■ **TASK REQUIREMENTS**
From the line containing "- micro-op opcode" down to the line containing "return (p == PTR_W'(DEPTH" in the records below, reproduce every line exactly, ends included, and omit all others.

■ **EXTRACTED DATA**
`config.mk`:
```
export PLATFORM = sky130hd
export DESIGN_NAME = table_cfg_ctrl
export DESIGN_NICKNAME = d
export VERILOG_FILES = /design/src/rtl/table_cfg_ctrl.sv
export SDC_FILE = /design/constraint.sdc
export NUM_CORES = 1
export LEC_CHECK = 0
export CORE_MARGIN = 1.5
export CORE_UTILIZATION = 44
export CTS_BUF_LIST = sky130_fd_sc_hd__clkbuf_16
export CTS_CLUSTER_DIAMETER = 200
export DETAILED_ROUTE_END_ITERATION = 16
export HOLD_SLACK_MARGIN = 0.02
export PLACE_DENSITY_LB_ADDON = 0.25
export SLEW_MARGIN = 0
export SYNTH_ARGS = -nofsm -noshare
export SYNTH_HDL_FRONTEND = slang
export SYNTH_SLANG_ARGS = --single-unit
```
`constraint.sdc`:
```
create_clock -name sys_clk -period 2.2 [get_ports sys_clk]
set_input_delay 0.44 -clock sys_clk [delete_from_list [all_inputs] [get_ports sys_clk]]
set_output_delay 0.44 -clock sys_clk [all_outputs]
set_load 0.05 [all_outputs]
```
File: config.mk
export PLATFORM = sky130hd
export DESIGN_NAME = fir_response_analyzer
export DESIGN_NICKNAME = d
export VERILOG_FILES = /design/src/rtl/fir_response_analyzer_pkg.sv /design/src/rtl/fir_response_analyzer_tracker.sv /design/src/rtl/fir_response_analyzer.sv
export SDC_FILE = /design/constraint.sdc
export NUM_CORES = 1
export LEC_CHECK = 0
export CAP_MARGIN = 10
export CORE_UTILIZATION = 56
export DETAILED_ROUTE_END_ITERATION = 8
export MAX_ROUTING_LAYER = met4
export PLACE_DENSITY = 0.91
export SYNTH_ARGS = -nofsm -noshare
export SYNTH_HDL_FRONTEND = slang
export SYNTH_SLANG_ARGS = --single-unit
File: constraint.sdc
create_clock -name clk -period 5.3 [get_ports clk]
set_input_delay 0.53 -clock clk [delete_from_list [all_inputs] [get_ports clk]]
set_output_delay 0.53 -clock clk [all_outputs]
set_load 0.01 [all_outputs]
File: src/rtl/fir_response_analyzer_pkg.sv
// Shared definitions for the FIR response analyzer: default widths and FSM state encoding.
package fir_response_analyzer_pkg;

    localparam int DATA_W_DEF = 24;
    localparam int CNT_W_DEF  = 16;

    typedef logic [1:0] state_t;

    localparam state_t ST_IDLE    = 2'd0;
    localparam state_t ST_SETTLE  = 2'd1;
    localparam state_t ST_ACQUIRE = 2'd2;
    localparam state_t ST_REPORT  = 2'd3;

endpackage

File: src/rtl/fir_response_analyzer_tracker.sv
// Running max/min and positive-going zero-crossing tracker. Outputs already include the
// current cycle's sample, so the parent can capture a final result on the last sample's edge.
module fir_peak_zc_tracker
    import fir_response_analyzer_pkg::*;
#(
    parameter int DATA_W = DATA_W_DEF,
    parameter int CNT_W  = CNT_W_DEF
) (
    input  logic              clk,
    input  logic              reset,
    input  logic              clear,
    input  logic              load_first,
    input  logic              update,
    input  logic [DATA_W-1:0] sample,
    output logic [DATA_W-1:0] max,
    output logic [DATA_W-1:0] min,
    output logic [CNT_W-1:0]  zc
);

    logic [DATA_W-1:0] max_q;
    logic [DATA_W-1:0] min_q;
    logic [CNT_W-1:0]  zc_q;
    logic              prev_neg_q;
    logic              prev_neg_d;

    always_comb begin
        max        = max_q;
        min        = min_q;
        zc         = zc_q;
        prev_neg_d = prev_neg_q;
        if (clear) begin
            max        = '0;
            min        = '0;
            zc         = '0;
            prev_neg_d = 1'b0;
        end else if (load_first) begin
            max        = sample;
            min        = sample;
            zc         = '0;
            prev_neg_d = sample[DATA_W-1];
        end else if (update) begin
            if ($signed(sample) > $signed(max_q)) max = sample;
            if ($signed(sample) < $signed(min_q)) min = sample;
            // A zero sample counts as non-negative; the count saturates at all-ones.
            if (prev_neg_q && !sample[DATA_W-1] && (zc_q != '1)) zc = zc_q + CNT_W'(1);
            prev_neg_d = sample[DATA_W-1];
        end
    end

    always_ff @(posedge clk) begin
        if (reset) begin
            max_q      <= '0;
            min_q      <= '0;
            zc_q       <= '0;
            prev_neg_q <= 1'b0;
        end else begin
            max_q      <= max;
            min_q      <= min;
            zc_q       <= zc;
            prev_neg_q <= prev_neg_d;
        end
    end

endmodule
`config.mk`:
```
export PLATFORM = sky130hd
export DESIGN_NAME = display_mode_ctrl
export DESIGN_NICKNAME = d
export VERILOG_FILES = /design/src/rtl/clk_ui_pkg.sv /design/src/rtl/blink_gen.sv /design/src/rtl/display_mode_ctrl.sv
export SDC_FILE = /design/constraint.sdc
export NUM_CORES = 1
export LEC_CHECK = 0
export ABC_AREA = 1
export ABC_CLOCK_PERIOD_IN_PS = 1750
export BUFFER_PORTS_ARGS = -buffer_cell sky130_fd_sc_hd__buf_2
export CAP_MARGIN = 25
export CORE_ASPECT_RATIO = 0.8
export CORE_MARGIN = 2
export CORE_UTILIZATION = 50
export CTS_CLUSTER_DIAMETER = 150
export DETAILED_ROUTE_END_ITERATION = 12
export PLACE_DENSITY = 0.73
export RECOVER_POWER = 50
export SETUP_SLACK_MARGIN = 0.3
export SYNTH_ARGS = -nofsm -noshare
export SYNTH_HDL_FRONTEND = slang
export SYNTH_SLANG_ARGS = --single-unit
```
`constraint.sdc`:
```
create_clock -name clk -period 1.75 [get_ports clk]
set_input_delay 0.0875 -clock clk [delete_from_list [all_inputs] [get_ports clk]]
set_output_delay 0.0875 -clock clk [all_outputs]
set_load 0.01 [all_outputs]
```
$ cat config.mk
export PLATFORM = sky130hd
export DESIGN_NAME = decode_issue_latch
export DESIGN_NICKNAME = d
export VERILOG_FILES = /design/src/rtl/decode_issue_latch_pkg.sv /design/src/rtl/decode_issue_latch_skid_fifo.sv /design/src/rtl/decode_issue_latch.sv
export SDC_FILE = /design/constraint.sdc
export NUM_CORES = 1
export LEC_CHECK = 0
export CORE_UTILIZATION = 30
export DETAILED_ROUTE_END_ITERATION = 10
export GPL_TIMING_DRIVEN = 0
export PLACE_DENSITY_LB_ADDON = 0.3
export SLEW_MARGIN = 15
export SYNTH_ARGS = -nofsm -noshare
export SYNTH_HDL_FRONTEND = slang
export SYNTH_HIERARCHICAL = 1
export SYNTH_SLANG_ARGS = --single-unit
$ cat constraint.sdc
create_clock -name i_clk -period 11.17 [get_ports i_clk]
set_input_delay 2.234 -clock i_clk [delete_from_list [all_inputs] [get_ports i_clk]]
set_output_delay 2.234 -clock i_clk [all_outputs]
set_load 0.02 [all_outputs]
$ cat src/rtl/decode_issue_latch_pkg.sv
// Shared types for the decode/issue latch slice.
//   miop_t        - micro-op opcode
//   miinst_t      - micro-instruction carried from IMEM through decode/issue
//   MIINST_BUBBLE - the canonical bubble (NOP, all other fields zero)
package decode_issue_latch_pkg;

    typedef enum logic [3:0] {
        MIOP_NOP = 4'd0,
        MIOP_L   = 4'd1,
        MIOP_S   = 4'd2,
        MIOP_ALU = 4'd3,
        MIOP_BR  = 4'd4
    } miop_t;

    typedef struct packed {
        miop_t       op;
        logic [4:0]  rd;
        logic [4:0]  rs1;
        logic [4:0]  rs2;
        logic [31:0] imm;
    } miinst_t;

    localparam miinst_t MIINST_BUBBLE = '{
        op:  MIOP_NOP,
        rd:  5'd0,
        rs1: 5'd0,
        rs2: 5'd0,
        imm: 32'd0
    };

endpackage

$ cat src/rtl/decode_issue_latch_skid_fifo.sv
// Small 1R1W FIFO that absorbs IMEM returns which land while decode is held.
// Ports:
//   i_clk, i_rst  - clock, synchronous active-high reset
//   i_flush       - drop all entries (redirect)
//   i_push/i_data - write one entry (ignored when full without a pop)
//   i_pop         - consume the head (ignored when empty)
//   o_data        - head entry, valid when !o_empty
//   o_empty       - no entries
//   o_count       - registered occupancy
module decode_issue_latch_skid_fifo #(
    parameter int DEPTH = 2,
    parameter int W     = 8,
    localparam int CNT_W = $clog2(DEPTH + 1),
    localparam int PTR_W = (DEPTH > 1) ? $clog2(DEPTH) : 1
) (
    input  logic             i_clk,
    input  logic             i_rst,
    input  logic             i_flush,
    input  logic             i_push,
    input  logic [W-1:0]     i_data,
    input  logic             i_pop,
    output logic [W-1:0]     o_data,
    output logic             o_empty,
    output logic [CNT_W-1:0] o_count
);

    logic [W-1:0]     r_mem [DEPTH];
    logic [PTR_W-1:0] r_rd_ptr;
    logic [PTR_W-1:0] r_wr_ptr;
    logic [CNT_W-1:0] r_count;
    logic             w_full;
    logic             w_do_push;
    logic             w_do_pop;

    // Pointers wrap explicitly so non-power-of-two depths also work.
    function automatic logic [PTR_W-1:0] ptr_inc(input logic [PTR_W-1:0] p);
        return (p == PTR_W'(DEPTH - 1)) ? '0 : p + PTR_W'(1);
    endfunction

    assign o_empty   = (r_count == '0);
    assign w_full    = (r_count == CNT_W'(DEPTH));
    assign w_do_pop  = i_pop & ~o_empty;
    assign w_do_push = i_push & (~w_full | w_do_pop);
    assign o_data    = r_mem[r_rd_ptr];
    assign o_count   = r_count;

    always_ff @(posedge i_clk) begin
        if (i_rst || i_flush) begin
            r_rd_ptr <= '0;
            r_wr_ptr <= '0;
            r_count  <= '0;
        end else begin
            if (w_do_push) r_wr_ptr <= ptr_inc(r_wr_ptr);
            if (w_do_pop)  r_rd_ptr <= ptr_inc(r_rd_ptr);
            case ({w_do_push, w_do_pop})
                2'b10:   r_count <= r_count + CNT_W'(1);
                2'b01:   r_count <= r_count - CNT_W'(1);
                default: r_count <= r_count;
            endcase
        end
    end

    always_ff @(posedge i_clk) begin
        if (w_do_push) r_mem[r_wr_ptr] <= i_data;
    end

endmodule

■ **TASK ANSWER**
//   miop_t        - micro-op opcode
//   miinst_t      - micro-instruction carried from IMEM through decode/issue
//   MIINST_BUBBLE - the canonical bubble (NOP, all other fields zero)
package decode_issue_latch_pkg;

    typedef enum logic [3:0] {
        MIOP_NOP = 4'd0,
        MIOP_L   = 4'd1,
        MIOP_S   = 4'd2,
        MIOP_ALU = 4'd3,
        MIOP_BR  = 4'd4
    } miop_t;

    typedef struct packed {
        miop_t       op;
        logic [4:0]  rd;
        logic [4:0]  rs1;
        logic [4:0]  rs2;
        logic [31:0] imm;
    } miinst_t;

    localparam miinst_t MIINST_BUBBLE = '{
        op:  MIOP_NOP,
        rd:  5'd0,
        rs1: 5'd0,
        rs2: 5'd0,
        imm: 32'd0
    };

endpackage

$ cat src/rtl/decode_issue_latch_skid_fifo.sv
// Small 1R1W FIFO that absorbs IMEM returns which land while decode is held.
// Ports:
//   i_clk, i_rst  - clock, synchronous active-high reset
//   i_flush       - drop all entries (redirect)
//   i_push/i_data - write one entry (ignored when full without a pop)
//   i_pop         - consume the head (ignored when empty)
//   o_data        - head entry, valid when !o_empty
//   o_empty       - no entries
//   o_count       - registered occupancy
module decode_issue_latch_skid_fifo #(
    parameter int DEPTH = 2,
    parameter int W     = 8,
    localparam int CNT_W = $clog2(DEPTH + 1),
    localparam int PTR_W = (DEPTH > 1) ? $clog2(DEPTH) : 1
) (
    input  logic             i_clk,
    input  logic             i_rst,
    input  logic             i_flush,
    input  logic             i_push,
    input  logic [W-1:0]     i_data,
    input  logic             i_pop,
    output logic [W-1:0]     o_data,
    output logic             o_empty,
    output logic [CNT_W-1:0] o_count
);

    logic [W-1:0]     r_mem [DEPTH];
    logic [PTR_W-1:0] r_rd_ptr;
    logic [PTR_W-1:0] r_wr_ptr;
    logic [CNT_W-1:0] r_count;
    logic             w_full;
    logic             w_do_push;
    logic             w_do_pop;

    // Pointers wrap explicitly so non-power-of-two depths also work.
    function automatic logic [PTR_W-1:0] ptr_inc(input logic [PTR_W-1:0] p);
        return (p == PTR_W'(DEPTH - 1)) ? '0 : p + PTR_W'(1);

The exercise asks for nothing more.